= Ntombikayise Priscilla Khubeka =

South African freedom fighter (1946-1987)

Ntombikayise (Ntombi) Priscilla Kubheka (1946-1987) was a South African anti-apartheid activist and a member of the armed wing of the ANC, Umkhonto we Sizwe. She died at the age of 41 in 1987 after being abducted and interrogated by the South African security forces due to her role as a co-ordinator for Umkhonto we Sizwe (MK). Kubheka's death was highly disputed during the hearings of the Truth and Reconciliation Commission, in which South African Police officials originally claimed they were not responsible for her death. Her body was exhumed in May 1997, near KwaDukuza, revealing that Kubheka had died of gunshot wounds.

== Disappearance ==

Kubheka lived in KwaMashu, a township north of Durban. She acted as a co-ordinator for externally and internally trained MK members living in KwaMashu. Wanting to obtain information on the arrival of four MK members from Swaziland, Vlakplaas police officers combined their resources with the Durban security branch to infiltrate Kubheka's network. Under the command of Captain Adriaan David Baker working with the Port Natal Security Branch, two C1/Vlakplaas askaris, Simon Radebe and Xola Frank ‘Jimmy’ Mbane, were tasked to make contact with her. Pretending to be MK members, they offered to help her accommodate activists from Swaziland. In May 1987, Mr Mbane drove Ms Kubheka to Battery Beach from where she was abducted by the Port Natal team. She was blindfolded, bound and taken to an abandoned shooting range at Winkelspruit, south of Durban. Still blindfolded, she was then subjected to interrogation by the Port Natal Security Branch. This team consisted of Colonel Andy Taylor, Captain Hentie Botha, Sergeant Laurance ‘Laurie’ Wasserman, Sergeant Cassie van der Westhuizen, Joe Coetzer and Warrant Officer ‘Bossie’ Basson.

== Testimony ==

During amnesty hearings conducted by the Truth and Reconciliation Commission, contrasting details surrounding Kubheka's death were given by those involved in her death . Captain Botha stated the interrogation was conducted largely in Zulu by Colonel Taylor, during which he struck Ms Kubheka across the back with a sjambok. According to Captain Botha, this was not a severe assault but intended to convey the gravity of the situation and persuade her to co-operate with them. Captain Botha testified that the interrogation lasted approximately fifteen to twenty minutes and that Taylor struck her approximately ten to fifteen times with a sjambok. Sergeant van der Westhuizen's testimony suggests that the interrogation lasted an hour. Both of these accounts were disputed by Mbane who alleged that the interrogation lasted for approximately two hours, during which he could hear her screams of pain from outside. Botha and other applicants testified that, during the course of the interrogation, Ms Kubheka agreed to co-operate with them but that she suddenly died of a heart attack. They claimed she grabbed her chest and fell over, experiencing a heart attack due to her being overweight.

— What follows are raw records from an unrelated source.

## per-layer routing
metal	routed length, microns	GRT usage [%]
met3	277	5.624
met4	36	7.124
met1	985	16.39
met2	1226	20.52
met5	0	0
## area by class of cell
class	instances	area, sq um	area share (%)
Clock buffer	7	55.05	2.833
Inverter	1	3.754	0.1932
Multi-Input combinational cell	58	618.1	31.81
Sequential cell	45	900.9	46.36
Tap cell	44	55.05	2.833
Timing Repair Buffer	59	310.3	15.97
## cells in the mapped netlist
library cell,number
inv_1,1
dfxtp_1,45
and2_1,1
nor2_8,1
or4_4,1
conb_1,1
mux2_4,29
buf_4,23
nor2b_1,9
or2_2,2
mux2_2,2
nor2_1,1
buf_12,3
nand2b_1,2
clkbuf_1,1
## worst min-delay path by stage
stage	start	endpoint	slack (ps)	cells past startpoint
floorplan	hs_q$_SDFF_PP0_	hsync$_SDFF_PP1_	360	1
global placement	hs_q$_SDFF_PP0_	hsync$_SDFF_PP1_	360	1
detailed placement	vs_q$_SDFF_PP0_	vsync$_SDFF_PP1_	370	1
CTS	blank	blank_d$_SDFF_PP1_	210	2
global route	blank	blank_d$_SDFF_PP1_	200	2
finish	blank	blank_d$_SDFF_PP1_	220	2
==> src/vid_pkg.sv <==
// shared constants for the monochrome video controller
// pixel word size, the two output colours and the horizontal phase states
`default_nettype none

package vid_pkg;

  // ------------------------------
  // frame buffer word
  // ------------------------------

  // pixels held in one memory word, also the serializer length
  localparam int PIX_PER_WORD = 32;

  // host data and memory word width
  localparam int WORD_W = PIX_PER_WORD;

  // ------------------------------
  // colours
  // ------------------------------

  // lit pixel, shown for a 0 bit
  localparam logic [7:0] FG_R = 8'h7C;
  localparam logic [7:0] FG_G = 8'hD4;
  localparam logic [7:0] FG_B = 8'hD6;

  // dark pixel, shown for a 1 bit
  localparam logic [7:0] BG_R = 8'h00;
  localparam logic [7:0] BG_G = 8'h00;
  localparam logic [7:0] BG_B = 8'h00;

  // ------------------------------
  // line phases
  // ------------------------------

  // order follows the sweep along one line
  typedef enum logic [1:0] {
    h_active = 2'd0,
    h_front  = 2'd1,
    h_sync   = 2'd2,
    h_back   = 2'd3
  } h_phase_e;

endpackage

`default_nettype wire

==> src/vid_timing.sv <==
// raster timing generator, sweeps the screen and addresses the frame buffer
// all outputs describe the current counter position, downstream adds latency
`timescale 1ns/1ps
`default_nettype none

module vid_timing #(
  parameter int H_ACTIVE = 1024,
  parameter int H_FRONT  = 24,
  parameter int H_SYNC   = 136,
  parameter int H_BACK   = 144,
  parameter int V_ACTIVE = 768,
  parameter int V_FRONT  = 3,
  parameter int V_SYNC   = 6,
  parameter int V_BACK   = 29
) (
  input  logic pclk,
  input  logic rst,
  output logic [$clog2(V_ACTIVE)+$clog2(H_ACTIVE/vid_pkg::PIX_PER_WORD)-1:0] rd_addr,
  output logic [$clog2(vid_pkg::PIX_PER_WORD)-1:0] pix_idx,
  output logic blank,
  output logic hs,
  output logic vs
);
  import vid_pkg::*;

  localparam int H_TOTAL = H_ACTIVE + H_FRONT + H_SYNC + H_BACK;
  localparam int V_TOTAL = V_ACTIVE + V_FRONT + V_SYNC + V_BACK;
  localparam int HC_W    = $clog2(H_TOTAL);
  localparam int VC_W    = $clog2(V_TOTAL);
  localparam int PIX_W   = $clog2(PIX_PER_WORD);
  localparam int WRD_W   = $clog2(H_ACTIVE / PIX_PER_WORD);
  localparam int ROW_W   = $clog2(V_ACTIVE);

  // last count of each horizontal phase
  localparam logic [HC_W-1:0] H_ACT_END  = HC_W'(H_ACTIVE - 1);
  localparam logic [HC_W-1:0] H_FP_END   = HC_W'(H_ACTIVE + H_FRONT - 1);
  localparam logic [HC_W-1:0] H_SYNC_END = HC_W'(H_ACTIVE + H_FRONT + H_SYNC - 1);
  localparam logic [HC_W-1:0] H_LINE_END = HC_W'(H_TOTAL - 1);

  // vertical marks, in lines
  localparam logic [VC_W-1:0] V_ACT_END   = VC_W'(V_ACTIVE - 1);
  localparam logic [VC_W-1:0] V_SYNC_ON   = VC_W'(V_ACTIVE + V_FRONT);
  localparam logic [VC_W-1:0] V_SYNC_OFF  = VC_W'(V_ACTIVE + V_FRONT + V_SYNC);
  localparam logic [VC_W-1:0] V_FRAME_END = VC_W'(V_TOTAL - 1);

  h_phase_e        h_phase;
  logic [HC_W-1:0] hcnt;
  logic [VC_W-1:0] vcnt;
  logic            vblank;
  logic            vsync_on;
  logic            line_end;
  logic            sync_start;

  assign line_end   = (hcnt == H_LINE_END);
  // hsync begins on the next count, vsync toggles at the same point
  assign sync_start = (hcnt == H_FP_END);

  // ------------------------------
  // horizontal sweep
  // ------------------------------

  always_ff @(posedge pclk) begin
    if (rst) begin
      hcnt    <= '0;
      h_phase <= h_active;
    end else begin
      if (line_end) begin
        hcnt <= '0;
      end else begin
        hcnt <= hcnt + 1'b1;
      end
      case (h_phase)
        h_active: if (hcnt == H_ACT_END) h_phase <= h_front;
        h_front:  if (sync_start) h_phase <= h_sync;
        h_sync:   if (hcnt == H_SYNC_END) h_phase <= h_back;
        h_back:   if (line_end) h_phase <= h_active;
        default:  h_phase <= h_active;
      endcase
    end
  end

  // ------------------------------
  // vertical sweep
  // ------------------------------

  always_ff @(posedge pclk) begin
    if (rst) begin
      vcnt     <= '0;
      vblank   <= 1'b0;
      vsync_on <= 1'b0;
    end else begin
      if (line_end) begin
        if (vcnt == V_FRAME_END) begin
          vcnt   <= '0;
          vblank <= 1'b0;
        end else begin
          vcnt <= vcnt + 1'b1;
        end
        if (vcnt == V_ACT_END) begin
          vblank <= 1'b1;
        end
      end
      if (sync_start) begin
        if (vcnt == V_SYNC_ON) begin
          vsync_on <= 1'b1;
        end else if (vcnt == V_SYNC_OFF) begin
          vsync_on <= 1'b0;
        end
      end
    end
  end

  assign blank   = (h_phase != h_active) | vblank;
  assign hs      = (h_phase == h_sync);
  assign vs      = vsync_on;
  assign pix_idx = hcnt[PIX_W-1:0];

  // row above word index, outside the active area the value is don't care
  assign rd_addr = {vcnt[ROW_W-1:0], hcnt[PIX_W +: WRD_W]};

endmodule

`default_nettype wire
[config.mk]
export PLATFORM = sky130hd
export DESIGN_NAME = rectRenderTop
export DESIGN_NICKNAME = d
export VERILOG_FILES = /design/src/common/renderPkg.sv /design/src/raster/blockGather.sv /design/src/raster/rectScanner.sv /design/src/memWriteSequencer.sv /design/src/rectRenderTop.sv /design/src/renderControl.sv /design/src/stencilMaskReader.sv
export VERILOG_INCLUDE_DIRS = /design/src /design/src/common
export SDC_FILE = /design/constraint.sdc
export NUM_CORES = 1
export LEC_CHECK = 0
export BUFFER_PORTS_ARGS = -buffer_cell sky130_fd_sc_hd__buf_2
export CAP_MARGIN = 25
export CORE_AREA = 3 3 367 369
export DETAILED_ROUTE_END_ITERATION = 12
export DIE_AREA = 0 0 370 372
export MAX_ROUTING_LAYER = met4
export PLACE_DENSITY = 0.56
export SYNTH_ARGS = -nofsm -noshare
export SYNTH_HDL_FRONTEND = slang
export SYNTH_SLANG_ARGS = --single-unit
[constraint.sdc]
create_clock -name i_clk -period 13 [get_ports i_clk]
set_clock_uncertainty 0.15 [all_clocks]
set_input_delay 0 -clock i_clk [delete_from_list [all_inputs] [get_ports i_clk]]
set_output_delay 0 -clock i_clk [all_outputs]
set_load 0.05 [all_outputs]
<file path="src/video_cfg.svh">
`ifndef VIDEO_CFG_SVH
`define VIDEO_CFG_SVH

// Horizontal raster in pixels
`define H_TOTAL     80
`define H_ACTIVE    64
`define HS_START    68
`define HS_END      72

// Vertical raster in lines
`define V_TOTAL     40
`define V_ACTIVE    32
`define VS_START    34
`define VS_END      36

// Tile map of 8x8 tiles, 128x128 pixel plane
`define MAP_COLS    16
`define MAP_ROWS    16
`define FETCH_TILES 9

// Pixel clock steps from hdump to the RGB outputs
`define PIPE_DEPTH  2

`endif

</file>
<file path="src/video_timing_pkg.sv">
`default_nettype none

package video_timing_pkg;

    // Pixel and line counters
    typedef logic [8:0] hcnt_t;
    typedef logic [8:0] vcnt_t;

    // Sync and blanking, all active high
    typedef struct packed {
        logic hs;
        logic vs;
        logic hb;
        logic vb;
    } sync_t;

endpackage

`default_nettype wire

</file>
<file path="src/video_timing.sv">
`timescale 1ns/1ps
`default_nettype none

`include "video_cfg.svh"

module video_timing
    import video_timing_pkg::*;
(
    input  wire   clk,
    input  wire   rst_n,
    input  wire   pxl_cen,
    output hcnt_t hdump,
    output vcnt_t vdump,
    output vcnt_t vrender,
    output logic  line_start,
    output logic  frame,
    output sync_t sync
);

    logic  h_wrap, v_wrap;
    hcnt_t h_next;
    vcnt_t v_next;

    assign h_wrap = hdump == hcnt_t'(`H_TOTAL - 1);
    assign v_wrap = vdump == vcnt_t'(`V_TOTAL - 1);
    assign h_next = h_wrap ? '0 : hdump + 1'b1;
    assign v_next = v_wrap ? '0 : vdump + 1'b1;

    // Sync and blanking follow the new counter values
    always_ff @(posedge clk) begin
        if (!rst_n) begin
            hdump      <= '0;
            vdump      <= '0;
            vrender    <= vcnt_t'(1);
            line_start <= 1'b0;
            frame      <= 1'b0;
            sync       <= '0;
        end else begin
            line_start <= 1'b0;
            if (pxl_cen) begin
                hdump      <= h_next;
                sync.hb    <= h_next >= hcnt_t'(`H_ACTIVE);
                sync.hs    <= h_next >= hcnt_t'(`HS_START) && h_next < hcnt_t'(`HS_END);
                line_start <= h_wrap;
                if (h_wrap) begin
                    vdump   <= v_next;
                    vrender <= (v_next == vcnt_t'(`V_TOTAL - 1)) ? '0 : v_next + 1'b1;
                    sync.vb <= v_next >= vcnt_t'(`V_ACTIVE);
                    sync.vs <= v_next >= vcnt_t'(`VS_START) && v_next < vcnt_t'(`VS_END);
                    if (v_wrap) begin
                        frame <= ~frame;
                    end
                end
            end
        end
    end

endmodule

`default_nettype wire

</file>
[config.mk]
export PLATFORM = sky130hd
export DESIGN_NAME = video_colmix
export DESIGN_NICKNAME = d
export VERILOG_FILES = /design/src/video_timing_pkg.sv /design/src/video_regs_pkg.sv /design/src/video_colmix.sv
export VERILOG_INCLUDE_DIRS = /design/src
export SDC_FILE = /design/constraint.sdc
export NUM_CORES = 2
export LEC_CHECK = 0
export BUFFER_PORTS_ARGS = -buffer_cell sky130_fd_sc_hd__buf_4
export CAP_MARGIN = 5
export CORE_MARGIN = 1.5
export CORE_UTILIZATION = 60
export CTS_CLUSTER_DIAMETER = 100
export DETAILED_ROUTE_END_ITERATION = 8
export HOLD_SLACK_MARGIN = 0.1
export PLACE_DENSITY_LB_ADDON = 0.2
export SLEW_MARGIN = 20
export SYNTH_ARGS = -nofsm -noshare
export SYNTH_HDL_FRONTEND = slang
export SYNTH_SLANG_ARGS = --single-unit
[constraint.sdc]
create_clock -name clk -period 3.1 [get_ports clk]
set_clock_uncertainty 0.05 [all_clocks]
set_input_delay 0.62 -clock clk [delete_from_list [all_inputs] [get_ports clk]]
set_output_delay 0.62 -clock clk [all_outputs]
set_load 0.1 [all_outputs]
[src/video_cfg.svh]
`ifndef VIDEO_CFG_SVH
`define VIDEO_CFG_SVH

// Horizontal raster in pixels
`define H_TOTAL     80
`define H_ACTIVE    64
`define HS_START    68
`define HS_END      72

// Vertical raster in lines
`define V_TOTAL     40
`define V_ACTIVE    32
`define VS_START    34
`define VS_END      36

// Tile map of 8x8 tiles, 128x128 pixel plane
`define MAP_COLS    16
`define MAP_ROWS    16
`define FETCH_TILES 9

// Pixel clock steps from hdump to the RGB outputs
`define PIPE_DEPTH  2

`endif

[src/video_timing_pkg.sv]
`default_nettype none

package video_timing_pkg;

    // Pixel and line counters
    typedef logic [8:0] hcnt_t;
    typedef logic [8:0] vcnt_t;

    // Sync and blanking, all active high
    typedef struct packed {
        logic hs;
        logic vs;
        logic hb;
        logic vb;
    } sync_t;

endpackage

`default_nettype wire

[src/video_regs_pkg.sv]
`default_nettype none

package video_regs_pkg;

    typedef logic [15:0] vram_addr_t;
    typedef logic [11:0] rom_addr_t;
    // 4 bits per component, red in the top nibble
    typedef logic [11:0] color_t;
    // Palette bank in 7:4, colour in 3:0
    typedef logic [7:0]  pxl_t;

    typedef struct packed {
        logic        cs;
        logic [3:0]  addr;
        logic [1:0]  dsn;
        logic [15:0] dout;
    } cpu_bus_t;

    typedef struct packed {
        logic [6:0] hpos;
        logic [6:0] vpos;
        vram_addr_t vram_base;
        logic       layer_en;
        color_t     bg_color;
    } video_regs_t;

    typedef struct packed {
        logic       we;
        logic [7:0] addr;
        color_t     data;
    } pal_wr_t;

endpackage

`default_nettype wire

[src/video_colmix.sv]
`timescale 1ns/1ps
`default_nettype none

`include "video_cfg.svh"

module video_colmix
    import video_timing_pkg::*;
    import video_regs_pkg::*;
(
    input  wire        clk,
    input  wire        rst_n,
    input  wire        pxl_cen,
    input  wire        sync_t sync,
    input  wire        layer_en,
    input  wire [11:0] bg_color,
    input  wire        pal_wr_t pal_wr,
    input  wire        pxl_t pxl,
    output logic [7:0] red,
    output logic [7:0] green,
    output logic [7:0] blue,
    output logic       LHBL_dly,
    output logic       LVBL_dly
);

    color_t pal_ram [0:255];
    color_t col;
    logic   visible;
    logic [`PIPE_DEPTH-1:0] lhbl_sr, lvbl_sr;

    always_ff @(posedge clk) begin
        if (pal_wr.we) begin
            pal_ram[pal_wr.addr] <= pal_wr.data;
        end
    end

    // Colour 0 is transparent
    assign col = (!layer_en || pxl[3:0] == 4'd0) ? bg_color : pal_ram[pxl];

    // Blanking follows the pixel down the pipeline
    always_ff @(posedge clk) begin
        if (!rst_n) begin
            lhbl_sr <= '0;
            lvbl_sr <= '0;
        end else if (pxl_cen) begin
            lhbl_sr <= {lhbl_sr[`PIPE_DEPTH-2:0], ~sync.hb};
            lvbl_sr <= {lvbl_sr[`PIPE_DEPTH-2:0], ~sync.vb};
        end
    end

    // Blanking state of the pixel now in pxl
    assign visible = lhbl_sr[`PIPE_DEPTH-2] & lvbl_sr[`PIPE_DEPTH-2];

    always_ff @(posedge clk) begin
        if (pxl_cen) begin
            red   <= visible ? {2{col[11:8]}} : 8'd0;
            green <= visible ? {2{col[7:4]}}  : 8'd0;
            blue  <= visible ? {2{col[3:0]}}  : 8'd0;
        end
    end

    assign LHBL_dly = lhbl_sr[`PIPE_DEPTH-1];
    assign LVBL_dly = lvbl_sr[`PIPE_DEPTH-1];

endmodule

`default_nettype wire

# [Word-level counts from Yosys, hierarchy flattened]
# Memories as Yosys holds them, arrays and structs flattened.
# Cells that the tools add are included.
[op_classes] n_mul=0 n_eq_ne=0 div=0 muxes=3 bitwise_logic=3 n_lt_le_gt_ge=0 n_shift=0 n_addsub=0 n_reduce_logical=3
[ops] operator="$mux 12" n=1
[ops] operator="$logic_not 4->1" n=1
[ops] operator="$mux 1" n=2
[ops] operator="$not 1->1" n=2
[ops] operator="$and 1x1->1" n=1
[ops] operator="$logic_not 1->1" n=1
[ops] operator="$logic_or 1x1->1" n=1
[totals] mem_bits_ro=0 regBits=28 word_cells=15 memories=1 latchBits=0 mem_bits_rw=3072
[memory_table] memory="pal_ram" depth=256 word_bits=12 rd=1 rd_clocked_by_memory_dff=0 wr=1 line_no="video_colmix.sv:25" text="color_t pal_ram [0:255];"

# [Longest topological paths before layout]
[logic_depth] ltp_word=3 depth_mapped=13 ltp_nobuf=6

# [Worst setup path after synthesis]
# No wires, ideal clock.
[synth_path] path_kind="input-to-reg" startpoint="input pxl[1]" endpoint="register green[6] (data pin)" path_slack_ns=0.221 stages=10 arrival_time_ns=2.572 setup_time_ns=0.257 cell_sequence="buf_2 buf_2 clkbuf_1 buf_2 mux4_2 a22oi_1 nand2_1 o22ai_1 o21ai_0 a32o_1"
[synth_between] elab_chain_len=3 elab_cells_between_ends=4 cone_classes="mux: 1; reduce/logical: 2; memory: 1"
[synth_lines] element="from (decl)" line_no="video_colmix.sv:17" text="input wire pxl_t pxl,"
[synth_lines] element="branches (longest 2 deep; another with $mem_v2 256x12)"
[synth_lines] element="$mux 12 *" line_no="video_colmix.sv:37" text="assign col = (!layer_en || pxl[3:0] == 4'd0) ? bg_color : pal_ram[pxl];"
[synth_lines] element="to (signal assigned)" line_no="video_colmix.sv:56" text="green <= visible ? {2{col[7:4]}} : 8'd0;"
[synth_lines] element="to (decl)" line_no="video_colmix.sv:19" text="output logic [7:0] green,"
# Every way passes the cells marked *.
# A chain may end at the register's enable or synchronous reset.

# [Worst setup path in the final report]
[layout_path] startpoint="memory pal_ram[10][6] (netlist bit)" endpoint="register green[6] (data pin)"
[layout_between] elab_chain_len=2
[layout_lines] element="from (decl)" line_no="video_colmix.sv:25"
[layout_lines] element="$mem_v2 256x12"
[layout_lines] element="$mux 12" line_no="video_colmix.sv:37"
# Every way passes these cells.

==> impl_metrics.csv <==
group,metric,value,unit
pwr,p_sw,18.8,mW
sta,relSlewSlack,31.5,%
sta,setup_viol,2,
place,hpwl,215000,um
synth,synth_enable_flop_cells,3084,
synth,ys_async_sr_fraction,0,%
sta,period_needed,3.29,ns
setup_path,crit_arrival,4.05,ns
grt,grt_pass1_vias,63500,
grt,grt_pass1_wl,471000,um
pwr,finalPower,87.1,mW
route,drc_errors,0,
sta,max_freq,304,MHz
setup_path,r2r_cells,7,
sta,final-hold-violation-count,0,
synth,synth_cell_types,54,
cts,clock-sinks,3088,
route,routedWlPerCell,35.1,um
run_status,status,"finished with violations",
pwr,leakagePower,46.6,nW
grt,antenna_found_initial,12,
setup_path,r2r_slack,-0.19,ns
pwr,power_density,619,mW/mm^2
cts,tritoncts,"done",
setup_path,worst_ep_required_time,3.87,ns
place,place_congestion,0.941,
floorplan,num_io_pins,75,
floorplan,num_rows,163,
synth,ys_warn_count,0,
final_layout,layout_commonest_cell,"edfxtp_1",
grt,grt.met1_usage,46.0,%
setup_path,cp-start-kind,"flip-flop",
synth,syn_nets,5622,
synth,synth_ff_type,"edfxtp_1",
setup_path,path_max_fanout,1,
cts,insertion_delay,0.96,ns
min_path,hold_class,"in2reg",
cts,htreeDepth,5,
grt,grtUsageTotal,33.3,%
route,num_vias,63800,
final_layout,layout_common_cells,"edfxtp_1, buf_4, mux4_2, clkbuf_16, nor2_1",
sta,rsz0062_at_grt,"no",
sta,hold_ws,0.174,ns
floorplan,die_w,449,um
grt,gr-total-overflow,0,
run_status,violations,"negative setup slack",
cts,clock_path_buffers,4,
floorplan,core,0.198,sq mm
synth,synth-seq-cells,3088,
flow_run,max-cap-violations,0,
route,drt-initial-drc-count,10300,
synth,synth_area,0.119,sq mm
sta,layout_setup_ws,-0.186,ns
final_layout,drive_gt1_share,32.4,%
setup_path,r2r-start,"pal_ram[10][6]",
route,drtPass1Iterations,7,
sta,finalCritPeriodShare,106,%
cts,numCtsBuffers,320,
route,wirelength,335000,um
setup_path,cp-end-kind,"flip-flop",
floorplan,start_util,60.5,%
cts,cts.clk_slew.worst_paths,0.07,ns
cts,cts-root-buf,"clkbuf_16",
final_layout,syn_to_final_growth,17.8,%
place,io_buffers,72,
min_path,min_to,"pal_ram[150][2]",
final_layout,nets,6699,
sta,slew_viol_final,0,
pwr,seqPwrFrac,52.9,%
sta,worst_pin_slew,1.03,ns
grt,use_met2,50.1,%
route,final_antenna_net_count,0,
grt,grt_max_degree,120,
synth,yosysSeqAreaShare,77.6,%
pwr,pwr-share-comb,6.3,%
grt,use_met3,8.39,%
setup_path,r2r_end,"green[6]",
pwr,p_clk_share,40.8,%
floorplan,dieHeight,449,um
pwr,power.internal,68.3,mW
grt,top_usage_layer,"met2",
floorplan,dieArea,0.202,sq mm
pwr,netSwitchingFraction,21.5,%
min_path,worstHoldPathCells,1,
final_layout,fillers,11500,
setup_path,worstSetupPathType,"reg2reg",
synth,synth_cells,5573,
route,via_per_inst,6.70,
min_path,worstHoldStart,"pal_wr[2]",
pwr,ir_drop,0.599,mV
synth,syn_avg_cell_area,21.4,sq um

Ms Kubheka's dead body was dumped near the Bhambayi informal settlement, some distance away from her home by Sergeants Wasserman and Salman Gerhardus du Preez. Captain Botha established that her family was unaware of her death and appeared to believe that she had gone into exile. It was subsequently rumoured that she had left the country for Mozambique because of the attentions of the Security Branch.

== Exhumation ==

These claims of the details surrounding Kubheka's death were seriously challenged by Kubheka's family. They contended that the police shot her in the head before dumping her body, which was confirmed following the exhumation of her body. The TRC's Investigative Unit exhumed remains believed to be Ms Kubheka's from a pauper's grave at Charlottedale Cemetery, KwaDukuza in May 1997. The applicants charged that the wrong body had been exhumed. In the post-mortem examination, a pathologist concluded that the remains matched those of Ntombi Kubheka. A spent 7.65mm bullet was found in the skull, indicating that she had been shot in the head. An attempt to use DNA testing from samples of bone and teeth failed as these had deteriorated and could not be used for DNA typing. The skull was sent to the University of Glasgow, which made a positive facial identification of the skull. Challenging these findings, the applicants demanded that another expert examine the skull. A report by the South African Police Service Forensic Science Laboratory in Pretoria further confirmed that the skull belonged to Ntombi Kubheka. The applicants did not challenge these conclusions, although they continued to contest the results of the investigation.

The six members of the Port Natal Security Branch, Radebe and Baker applied for amnesty for their role in the abduction, death and subsequent disposal of the body of Ms Kubheka. Applicants Botha, Du Preez, Wasserman and Van de Westhuizen were refused amnesty for failing to make full disclosure. Colonel Taylor died before his amnesty hearing. Applicants Radebe and Baker, who had not been present during the interrogation or involved in the disposal of the body, were granted amnesty for her abduction. Mr Mbane did not apply for amnesty.